In the 19th century the house was the residence of John Pakington, 1st Baron Hampton, a British Conservative politician, who before he lost his Droitwich seat in the Commons in 1874 and was raised to the peerage held a number of government posts. The man who defeated him in that election was the Liberal politician and industrialist John Corbett. He built a house in the style of a Louis XIII château. Known as Chateau Impney, it stands only about a mile away from Westwood and although it was said to be built in that style to please his Franco-Irish wife, "More relevant may have been his desire to cock a snook at his political rival, Sir John Pakington of Westwood House" (Sir Nikolaus Pevsner).

When Baron Hampton died in 1880, he would be the last of the Pakington family to live at Westwood.

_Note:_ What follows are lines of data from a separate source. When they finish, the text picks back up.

File: src/rtl/gf2mul_pkg.sv
package gf2mul_pkg;

  // Strobes handed from control to datapath each cycle
  typedef struct packed {
    logic loadEn;     // capture the selected result this edge
    logic squareSel;  // 1: interleave path, 0: XOR-of-shifts path
  } ctrlStrobes_t;

endpackage

File: src/rtl/gf2mul_ctrl.sv
module gf2mul_ctrl
  import gf2mul_pkg::*;
(
  input  logic         clk,
  input  logic         rst,
  input  logic         validIn,
  input  logic         squareMode,
  output ctrlStrobes_t strb,
  output logic         validOut
);

  always_comb begin
    strb.loadEn    = validIn;
    strb.squareSel = squareMode;
  end

  always_ff @(posedge clk) begin
    if (rst) validOut <= 1'b0;
    else     validOut <= validIn;
  end


  valid_latency_chk: assert property (@(posedge clk) disable iff (rst)
    !rst |=> (validOut == $past(validIn)));

endmodule

File: src/rtl/gf2mul_datapath.sv
module gf2mul_datapath
  import gf2mul_pkg::*;
#(
  parameter int N = 5
) (
  input  logic                clk,
  input  logic                rst,
  input  ctrlStrobes_t        strb,
  input  logic [N-1:0]        opA,
  input  logic [N-1:0]        opB,
  output logic [2*N-2:0]      product
);

  localparam int PROD_W = 2 * N - 1;

  // ---------------- general path: XOR of shifted copies ----------------
  logic [PROD_W-1:0] aExt;
  logic [PROD_W-1:0] rowVec [N];
  logic [PROD_W-1:0] accVec [N+1];

  assign aExt      = PROD_W'(opA);
  assign accVec[0] = '0;

  for (genvar i = 0; i < N; i++) begin : g_rows
    assign rowVec[i]   = opB[i] ? (aExt << i) : '0;
    assign accVec[i+1] = accVec[i] ^ rowVec[i];
  end

  logic [PROD_W-1:0] mulVec;
  assign mulVec = accVec[N];

  // ---------------- square path: interleave with zeros -----------------
  logic [PROD_W-1:0] sqVec;

  for (genvar i = 0; i < N; i++) begin : g_even
    assign sqVec[2*i] = opA[i];
  end
  for (genvar i = 0; i + 1 < N; i++) begin : g_odd
    assign sqVec[2*i+1] = 1'b0;
  end

  // ---------------- select and register --------------------------------
  logic [PROD_W-1:0] nextProd;
  assign nextProd = strb.squareSel ? sqVec : mulVec;

  always_ff @(posedge clk) begin
    if (rst)              product <= '0;
    else if (strb.loadEn) product <= nextProd;
  end

  // odd-position mask for the square check
  function automatic logic [PROD_W-1:0] oddMask();
    logic [PROD_W-1:0] m;
    m = '0;
    for (int k = 1; k < PROD_W; k += 2) m[k] = 1'b1;
    return m;
  endfunction


  hold_when_idle_chk: assert property (@(posedge clk) disable iff (rst)
    (!rst && !strb.loadEn) |=> $stable(product));


  square_odd_zero_chk: assert property (@(posedge clk) disable iff (rst)
    (!rst && strb.loadEn && strb.squareSel) |=> ((product & oddMask()) == '0));


  zero_operand_chk: assert property (@(posedge clk) disable iff (rst)
    (!rst && strb.loadEn && !strb.squareSel && opB == '0) |=> (product == '0));


  unit_operand_chk: assert property (@(posedge clk) disable iff (rst)
    (!rst && strb.loadEn && !strb.squareSel && opB == N'(1))
      |=> (product == PROD_W'($past(opA))));

endmodule

File: src/rtl/gf2_poly_mult.sv
module gf2_poly_mult
  import gf2mul_pkg::*;
#(
  parameter int N = 5
) (
  input  logic           clk,
  input  logic           rst,
  input  logic           validIn,
  input  logic           squareMode,
  input  logic [N-1:0]   opA,
  input  logic [N-1:0]   opB,
  output logic           validOut,
  output logic [2*N-2:0] product
);

  ctrlStrobes_t strb;

  gf2mul_ctrl u_ctrl (
    .clk        (clk),
    .rst        (rst),
    .validIn    (validIn),
    .squareMode (squareMode),
    .strb       (strb),
    .validOut   (validOut)
  );

  gf2mul_datapath #(.N(N)) u_dp (
    .clk     (clk),
    .rst     (rst),
    .strb    (strb),
    .opA     (opA),
    .opB     (opB),
    .product (product)
  );

endmodule

File: config.mk
export PLATFORM = sky130hd
export DESIGN_NAME = gf2_poly_mult
export DESIGN_NICKNAME = d
export VERILOG_FILES = /design/src/rtl/gf2mul_pkg.sv /design/src/rtl/gf2mul_ctrl.sv /design/src/rtl/gf2mul_datapath.sv /design/src/rtl/gf2_poly_mult.sv
export SDC_FILE = /design/constraint.sdc
export NUM_CORES = 1
export LEC_CHECK = 0
export ABC_AREA = 1
export ABC_CLOCK_PERIOD_IN_PS = 1870
export BUFFER_PORTS_ARGS = -buffer_cell sky130_fd_sc_hd__buf_4
export CELL_PAD_IN_SITES_DETAIL_PLACEMENT = 2
export CELL_PAD_IN_SITES_GLOBAL_PLACEMENT = 2
export CORE_MARGIN = 2
export CORE_UTILIZATION = 25
export CTS_CLUSTER_SIZE = 8
export DETAILED_ROUTE_END_ITERATION = 10
export PLACE_DENSITY_LB_ADDON = 0.1
export SLEW_MARGIN = 0
export SYNTH_ARGS = -nofsm -noshare
export SYNTH_HDL_FRONTEND = slang
export SYNTH_SLANG_ARGS = --single-unit
File: constraint.sdc
create_clock -name clk -period 1.87 [get_ports clk]
set_input_delay 0.4675 -clock clk [delete_from_list [all_inputs] [get_ports clk]]
set_output_delay 0.4675 -clock clk [all_outputs]
set_load 0.1 [all_outputs]
==> flow_summary.html <==
<table>
<tr><th>Metric</th><th>Value</th></tr>
<tr><th colspan="2">Synth</th></tr>
<tr><td>Synthesized area</td><td>629 um2</td></tr>
<tr><td>Dominant combinational cell family by area after synthesis</td><td>simple AND/OR/NAND/NOR gates</td></tr>
<tr><td>Net count after synthesis</td><td>110</td></tr>
<tr><td>Number of storage elements in the synthesis netlist</td><td>10</td></tr>
<tr><td>Number of unique standard cell types used by synthesis</td><td>18</td></tr>
<tr><td>Synth Area in Simple Gates</td><td>0.298</td></tr>
<tr><td>Share of synthesized area occupied by flip-flops and latches</td><td>0.318</td></tr>
<tr><td>Per-instance average area after synthesis</td><td>6.56 um2</td></tr>
<tr><td>XOR/XNOR Fraction of Synth Area</td><td>0.139</td></tr>
<tr><td>Share of synthesized area spent on multiplexers</td><td>0</td></tr>
<tr><td>Synthesized instance count</td><td>96</td></tr>
<tr><td>Adder-cell area share of the yosys netlist</td><td>0</td></tr>
<tr><td>Synth Area in Compound Gates</td><td>0.201</td></tr>
<tr><td>Ys Warns</td><td>0</td></tr>
<tr><th colspan="2">Place</th></tr>
<tr><td>Placement-stage cell area</td><td>838 um2</td></tr>
<tr><td>RePlAce Congestion</td><td>0.768</td></tr>
<tr><td>Number of buffer cells added on primary ports</td><td>23</td></tr>
<tr><td>Post-DP HPWL</td><td>1.67 mm</td></tr>
<tr><th colspan="2">Setup path</th></tr>
<tr><td>CP top delay family</td><td>flip-flops</td></tr>
<tr><td>Critical Path Slowest Stage Cell</td><td>dfxtp_1</td></tr>
<tr><td>Arrival time worst endpoint</td><td>890 ps</td></tr>
<tr><td>Crit Path Class</td><td>reg2out</td></tr>
<tr><td>Nature of the critical path endpoint</td><td>primary output</td></tr>
<tr><td>Ordered list of cells on the worst path</td><td>buf_4</td></tr>
<tr><td>Launching point of the worst reg2reg path</td><td>u_dp.product[6]</td></tr>
<tr><td>Reg-to-reg setup timing slack</td><td>1270 ps</td></tr>
<tr><td>Worst reg-to-reg path cell count</td><td>2</td></tr>
<tr><td>Startpoint Class</td><td>flop</td></tr>
<tr><td>Peak per-stage delay on the critical path</td><td>330 ps</td></tr>
<tr><td>Crit path required time</td><td>1400 ps</td></tr>
<tr><td>Crit path max fanout</td><td>2</td></tr>
<tr><td>Buffers and inverters on the worst path</td><td>1</td></tr>
<tr><td>Reg2Reg Capture Point</td><td>u_dp.product[6]</td></tr>
<tr><th colspan="2">Die</th></tr>
<tr><td>Number of top-level pins</td><td>24</td></tr>
<tr><td>Y dimension of the die</td><td>54.2 um</td></tr>
<tr><td>Floorplan core area</td><td>2430 um2</td></tr>
<tr><td>Num rows</td><td>18</td></tr>
<tr><td>Die span in x</td><td>54.2 um</td></tr>
<tr><td>Starting utilization of the core area</td><td>0.259</td></tr>
<tr><td>Die Area</td><td>2930 um2</td></tr>
<tr><th colspan="2">CTS</th></tr>
<tr><td>Clock tree from TritonCTS</td><td>yes</td></tr>
<tr><td># Post-CTS Setup Buffers</td><td>0</td></tr>
<tr><td>Clock-pin slew on the worst setup and hold paths</td><td>70 ps</td></tr>
<tr><td>H-Tree Level Count</td><td>1</td></tr>
<tr><td>Number of clock sinks seen by CTS</td><td>10</td></tr>
<tr><td>Clock latency on the worst-skew pair</td><td>260 ps</td></tr>
<tr><td>TritonCTS buffer count</td><td>3</td></tr>
<tr><td>Hold buffer count at CTS</td><td>0</td></tr>
<tr><td>Largest buffer count on any clock path</td><td>2</td></tr>
<tr><td>CTS-repair resized insts</td><td>0</td></tr>
<tr><td>Library cell used as clock root buffer</td><td>clkbuf_4</td></tr>
<tr><th colspan="2">Route</th></tr>
<tr><td>Post-DR vias/cell</td><td>4.81</td></tr>
<tr><td>Remaining design rule violation count</td><td>0</td></tr>
<tr><td>Residual antenna-violating net count after detailed routing</td><td>0</td></tr>
<tr><td>Drt pass-1 iters</td><td>4</td></tr>
<tr><td>Post-detailed-route wirelength per cell</td><td>13.2 um</td></tr>
<tr><td>Total via count after detailed routing</td><td>731</td></tr>
<tr><td>Final routed wirelength across all metal layers</td><td>2.00 mm</td></tr>
<tr><td>Number of violations reported at the end of detailed-routing iteration 0</td><td>3</td></tr>
<tr><th colspan="2">Run</th></tr>
<tr><td>Max-Cap Viols</td><td>0</td></tr>
<tr><th colspan="2">Min path</th></tr>
<tr><td>Hold worst-path end</td><td>u_dp.product[4]</td></tr>
<tr><td>Worst min-delay path class</td><td>in2reg</td></tr>
<tr><td>Hold Crit Start</td><td>rst</td></tr>
<tr><td>Hold Path Stages</td><td>2</td></tr>
<tr><th colspan="2">Global route</th></tr>
<tr><td>Number of antenna violations at the first check in global routing</td><td>0</td></tr>
<tr><td>Pin count of the biggest net entering global routing</td><td>11</td></tr>
<tr><td>Overflow left after global routing</td><td>0</td></tr>
<tr><td>Global-route total usage across every layer</td><td>0.153</td></tr>
<tr><td>Vias in the first global route</td><td>731</td></tr>
<tr><td>First-pass GRT wire length</td><td>3.22 mm</td></tr>
<tr><th colspan="2">Pwr</th></tr>
<tr><td>Post-route total power</td><td>0.660 mW</td></tr>
<tr><td>Internal power component</td><td>0.415 mW</td></tr>
<tr><td>Lkg Pwr</td><td>0.405 nW</td></tr>
<tr><td>Gate power share</td><td>0.359</td></tr>
<tr><td>Switch share</td><td>0.372</td></tr>
<tr><td>Portion of total power attributed to sequential cells</td><td>0.350</td></tr>
<tr><td>Largest vdd supply drop</td><td>0.282 mV</td></tr>
<tr><td>Portion of total power attributed to the clock network</td><td>0.292</td></tr>
<tr><td>Switching pwr</td><td>0.245 mW</td></tr>
<tr><td>Total power density per cell area</td><td>755 nW/um2</td></tr>
<tr><th colspan="2">STA</th></tr>
<tr><td>TNS Setup</td><td>0 ps</td></tr>
<tr><td>Final Hold Violating Endpoints</td><td>0</td></tr>
<tr><td>Final Slew Violations</td><td>0</td></tr>
<tr><td>Max frequency</td><td>739 MHz</td></tr>
<tr><td>Actual transition at the worst max-transition pin</td><td>278 ps</td></tr>
<tr><td>Setup Viol. Count Final</td><td>0</td></tr>
<tr><td>Period utilisation layout</td><td>0.723</td></tr>
<tr><td>Max-Slew Margin vs Limit</td><td>0.814</td></tr>
<tr><td>Unrepaired setup endpoints after global routing</td><td>no</td></tr>
<tr><td>Final hold slack</td><td>439 ps</td></tr>
<tr><td>Post-route clock skew</td><td>0 ps</td></tr>
<tr><td>Min Clock Period, post-route</td><td>1350 ps</td></tr>
<tr><th colspan="2">Final layout</th></tr>
<tr><td>Most common cell after layout, fill and taps aside</td><td>nand2_1</td></tr>
<tr><td>Highest-count cells in the layout ignoring fill and taps</td><td>nand2_1 (41), buf_4 (24), dfxtp_1 (10)</td></tr>
<tr><td>Area growth from synthesis to final layout</td><td>39.0%</td></tr>
<tr><td>Post-route cell area</td><td>875 um2</td></tr>
<tr><td>Filler cell count</td><td>316</td></tr>
<tr><td>Final #Nets</td><td>137</td></tr>
<tr><td>Share of post-route cells with drive strength above 1</td><td>0.246</td></tr>
<tr><td>Diodes inserted</td><td>0</td></tr>
<tr><th colspan="2">Outcome</th></tr>
<tr><td>Status</td><td>finished clean</td></tr>
</table>
[state kept, by name, indices dropped and copies added (netlist names)]
signal	cells
u_ctrl.validOut	1
u_dp.product	9
[power groups by stage]
stage / Combinational (mW) / Clock [mW] / Sequential, mW
3_5_place_dp: 0.240 / 0 / 0.236
4_1_cts: 0.241 / 0.204 / 0.231
6_report: 0.237 / 0.193 / 0.231
2_1_floorplan: 0.0741 / 0 / 0.324
5_1_grt: 0.257 / 0.214 / 0.233
3_3_place_gp: 0.236 / 0 / 0.235
[synth_stat cells]
master,count,area share
buf_2,1,0.0079
clkbuf_1,1,0.0060
o211ai_1,2,0.024
dfxtp_1,10,0.32
o21bai_1,2,0.024
xnor2_1,7,0.097
nand2_1,41,0.24
o21a_1,1,0.012
xor2_1,3,0.042
o21ai_0,4,0.032
nor2_1,2,0.012
clkinv_1,1,0.0060
inv_1,4,0.024
nand3_1,4,0.032
a21boi_1,2,0.024
a21oi_2,1,0.014
a21oi_1,9,0.072
nand2_2,1,0.0099
[layer usage]
layer | share of wire | wire (um) | track usage
met1 | 0.43 | 869 | 0.179
met2 | 0.51 | 1020 | 0.273
met3 | 0.043 | 86 | 0
met4 | 0.013 | 27 | 0.100
met5 | 0 | 0 | 0
[cells by family after synthesis]
logic type,count (synthesis)
xor gates and xnor gates,10
and+or+nand+nor,48
AOI/OAI and AO/OA,21
DFF,10
buffers and inverters,7
[through the flow]
step                utilization  instances  worst slack [ps]
floorplan                     -         96               478
global placement          0.345        148               500
detailed placement        0.345        148               465
CTS                       0.360        152               497
global route              0.360        152               458
finish                    0.360        152               517
[cell type report]
class | count | area, um2 | share of cell area
multi-input cells | 79 | 402 | 0.459
flip-flops and latches | 10 | 200 | 0.229
repair buffers | 24 | 180 | 0.206
well taps | 30 | 37.5 | 0.0429
clock buffers | 4 | 36.3 | 0.0415
inverters | 5 | 18.8 | 0.0215
[worst max path at each step]
stage,from,endpoint,depth (start not counted)
3_5_place_dp,validIn,u_dp.product[3],6
4_1_cts,u_dp.product[8],product[8],1
3_3_place_gp,validIn,u_dp.product[3],6
2_1_floorplan,u_dp.product[0],product[0],0
6_report,u_dp.product[5],product[5],1
5_1_grt,u_dp.product[8],product[8],1
(Power assumes the default switching activity.)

In 1902 his son Herbert Perrott Murray Pakington, the 3rd Baron Hampton, sold Westwood House to Edward Partington, a paper mill industrialist. Partington was created Baron Doverdale, of Westwood Park in the County of Worcester on 6 January 1917. The house and estate were divided and sold on the death of the third and last Baron Doverdale (grandson of the first baron) in 1949. All three Barons Doverdale are buried at the Parish Church of St Mary & All Saints, Hampton Lovett.

==Australian connection==
On 23 May 1860, the first town gazetted in Queensland, Australia, by the Queensland Government was Westwood, named after Westwood House. Although the area had been shown as Prestone on the original survey plan, Queensland Governor George Bowen decided to name the town Westwood in honour of Lord John Pakington's role as Secretary of State for the Colonies in 1852.